══ Entries provided ══

This is an optimization exercise on Yosys and OpenROAD, whose aim is small area, not a production implementation.
In this exercise RTL edits were held to simulation tests only and were not proved equivalent to the original.

== build 65 ==
==> flow/design.v (excerpt) <==
module sht20_codec (
    input  wire        clk,
    input  wire        rst,
    input  wire        in_valid,
    input  wire [2:0]  op,
    input  wire [7:0]  a,
    input  wire [7:0]  b,
    output wire        out_valid,
    output wire        err,
    output wire [15:0] raw_masked,
    output wire [31:0] val0,
    output wire [31:0] val1,
    output wire [7:0]  ureg_out,
    output wire        otp_dis,
    output wire        htr_en,
    output wire        eob,
    output wire        res_valid,
    output wire [1:0]  res
);
    wire [1:0] cls = (op == 3'd0) ? 2'd0 :
                     (op == 3'd1) ? 2'd1 :
                     (op[2] & op[1]) ? 2'd3 : 2'd2;
    reg [7:0] u;
    always @(*) begin
        case (op)
            3'd3: u = (a & 8'h7E) | {b[1], 6'b000000, b[0]};
            3'd4: u = (a & 8'hFB) | {5'b00000, b[0], 2'b00};
            3'd5: u = (a & 8'hBF) | {1'b0, b[0], 6'b000000};
            default: u = a;
        endcase
    end
    wire [13:0] dat = op[2] | op[1] ? {6'd0, u} : {a, b[7:2]};
    reg        r1_valid;
    reg [1:0]  r1_cls;
    reg [13:0] r1_datn;      
    always @(posedge clk) begin
        r1_valid <= ~rst & in_valid;
        r1_cls   <= cls;
        r1_datn  <= ~dat;
    end
    wire [13:0] r1_dat = ~r1_datn;
    wire [29:0] c_v;
    sht20_cconv u_c (.n(r1_dat), .rh(r1_cls[0]), .v(c_v));
    reg        r2_valid;
    reg [1:0]  r2_cls;
    reg [13:0] r2_datn;      
    reg [29:0] r2_vn;
    always @(posedge clk) begin
        r2_valid <= ~rst & r1_valid;
        r2_cls   <= r1_cls;
        r2_datn  <= r1_datn;
        r2_vn    <= ~c_v;
    end
    assign out_valid = r2_valid;
    wire [31:0] f_v;
    wire [13:0] r2_dat = ~r2_datn;
    wire [29:0] r2_v = ~r2_vn;
    sht20_fconv u_f (.c(r2_v), .f(f_v));
    wire is_t = (r2_cls == 2'd0);
    wire is_m = ~r2_cls[1];
    wire is_u = (r2_cls == 2'd2);
    wire [7:0] ru = r2_dat[7:0];
  ...
Settings: LEC_CHECK=0, ABC_AREA=1, CAP_MARGIN=20, CORE_MARGIN=2, CORE_UTILIZATION=40, CTS_BUF_LIST=sky130_fd_sc_hd__clkbuf_8, CTS_CLUSTER_DIAMETER=60, CTS_CLUSTER_SIZE=16, SLEW_MARGIN=20; clock period 60.0 ns.
standard.sh (not shown) runs the stock make flow with config.mk's settings and CLKGATE_MAP_FILE= SYNTH_SCRIPT=/design/flow/synth_recipe.tcl, a recipe that flattens the netlist after the stock synthesis.
==> flow/flow/run.sh <==
#!/bin/bash
# The standard layout (standard.sh), with these changes:
#  - synthesis: yosys maps its carry-lookahead cells ($lcu) to ripple carries
#    (flow/lcu_ripple.v) instead of ORFS's Kogge-Stone map, and abc maps the
#    logic with flow/abc_area.script (area-oriented mapping, repeated with
#    don't-care optimisation) instead of ORFS's abc_area.script.  Otherwise
#    synthesis is the standard flow's synth_recipe.tcl and ORFS's synth.tcl unchanged
#    (fsm and share passes skipped, design flattened, nets renamed), so the
#    registers are the standard synthesis's;
#  - the cells listed in flow/dont_use.txt are added to the platform's
#    don't-use list (half-adder cells and large drive strengths), for the
#    whole flow;
#  - the input and output port buffers are the smallest buffer cell;
#  - clock tree synthesis with config.mk's clustering and buffer settings,
#    without dummy load cells on the clock tree's leaves.
# All tool output goes to standard.log in this folder.
set -o pipefail
W=$PWD
export SYNTH_OPERATIONS_ARGS="-extra-map $W/flow/lcu_ripple.v"
export BUFFER_PORTS_ARGS="-buffer_cell sky130_fd_sc_hd__buf_1"
export CTS_ARGS="-sink_clustering_enable -repair_clock_nets -sink_clustering_size 10 -sink_clustering_max_diameter 40 -buf_list {sky130_fd_sc_hd__clkbuf_4 sky130_fd_sc_hd__clkbuf_8} -dont_use_dummy_load"
{
  echo "include $W/config.mk"
  echo "export DONT_USE_CELLS += $(cat flow/dont_use.txt)"
} > flow_config.mk
sed "s#\$::env(SCRIPTS_DIR)/abc_area.script#$W/flow/abc_area.script#" \
    "$FLOW_HOME/scripts/synth_preamble.tcl" > flow_synth_preamble.tcl
sed "s#source \$::env(SCRIPTS_DIR)/synth_preamble.tcl#source $W/flow_synth_preamble.tcl#" \
    "$FLOW_HOME/scripts/synth.tcl" > flow_synth.tcl
sed "s#source \$::env(SCRIPTS_DIR)/synth.tcl#source $W/flow_synth.tcl#" \
    synth_recipe.tcl > flow_synth_recipe.tcl
sed -e "s#DESIGN_CONFIG=[^ ]*#DESIGN_CONFIG=$W/flow_config.mk#g" \
    -e "s#SYNTH_SCRIPT=[^ ]*#SYNTH_SCRIPT=$W/flow_synth_recipe.tcl#g" standard.sh > flow_standard.sh
grep -q "flow/abc_area.script" flow_synth_preamble.tcl || { echo "preamble edit failed"; exit 1; }
grep -q "flow_synth_preamble.tcl" flow_synth.tcl || { echo "synth edit failed"; exit 1; }
grep -q "flow_synth.tcl" flow_synth_recipe.tcl || { echo "synth_recipe edit failed"; exit 1; }
bash flow_standard.sh > standard.log 2>&1
==> flow/flow/abc_area.script <==
strash
dch
map -a
mfs2
strash
dch
map -a
mfs2
strash
dch
map -a
mfs2
strash
dch
map -a
topo
dnsize -c
Other scripts of this flow, unchanged in this note and not shown: flow/flow/dont_use.txt, flow/flow/lcu_ripple.v
Here is what was changed in the inputs of build 40 compared with build 65.
# build 65
export LEC_CHECK = 0
export ABC_AREA = 1
export CAP_MARGIN = 20
export CORE_MARGIN = 2
export CORE_UTILIZATION = 40
export CTS_BUF_LIST = sky130_fd_sc_hd__clkbuf_8
export CTS_CLUSTER_DIAMETER = 60
export CTS_CLUSTER_SIZE = 16
export SLEW_MARGIN = 20
create_clock -name core_clock -period 60.0 [get_ports {clk}]
# build 40
export LEC_CHECK = 0
export ABC_AREA = 1
export CAP_MARGIN = 20
export CORE_MARGIN = 2
export CORE_UTILIZATION = 60
export CTS_BUF_LIST = sky130_fd_sc_hd__clkbuf_8
export CTS_CLUSTER_DIAMETER = 60
export CTS_CLUSTER_SIZE = 16
export GPL_TIMING_DRIVEN = 0
export SLEW_MARGIN = 20
create_clock -name core_clock -period 60.0 [get_ports {clk}]
diff --git a/flow/flow/run.sh b/flow/flow/run.sh
--- a/flow/flow/run.sh
+++ b/flow/flow/run.sh
@@ -13,3 +13 @@
-#  - the input and output port buffers are the smallest buffer cell;
-#  - clock tree synthesis with config.mk's clustering and buffer settings,
-#    without dummy load cells on the clock tree's leaves.
+#  - the input and output port buffers are the smallest buffer cell.
@@ -21 +18,0 @@
-export CTS_ARGS="-sink_clustering_enable -repair_clock_nets -sink_clustering_size 10 -sink_clustering_max_diameter 40 -buf_list {sky130_fd_sc_hd__clkbuf_4 sky130_fd_sc_hd__clkbuf_8} -dont_use_dummy_load"
Note that the width of the chip recorded for build 65 amounts to 1.2 times the value seen in build 40.
Layout cell share with drive strength beyond 1 in build 40 is 0.65 points higher than in build 65
Compared with build 65, in build 40 first-pass iteration count of the detailed router grew by 2, area added between synthesis and finish held steady, slack of the worst reg-to-reg path shrank by 1550 ps.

═══

▸ **Requirement**
Return, with no change at all, every line in the entries above from the line containing "In this exercise" through the line containing "(op == 3'd1)".

▸ **Finished task**
In this exercise RTL edits were held to simulation tests only and were not proved equivalent to the original.

== build 65 ==
==> flow/design.v (excerpt) <==
module sht20_codec (
    input  wire        clk,
    input  wire        rst,
    input  wire        in_valid,
    input  wire [2:0]  op,
    input  wire [7:0]  a,
    input  wire [7:0]  b,
    output wire        out_valid,
    output wire        err,
    output wire [15:0] raw_masked,
    output wire [31:0] val0,
    output wire [31:0] val1,
    output wire [7:0]  ureg_out,
    output wire        otp_dis,
    output wire        htr_en,
    output wire        eob,
    output wire        res_valid,
    output wire [1:0]  res
);
    wire [1:0] cls = (op == 3'd0) ? 2'd0 :
                     (op == 3'd1) ? 2'd1 :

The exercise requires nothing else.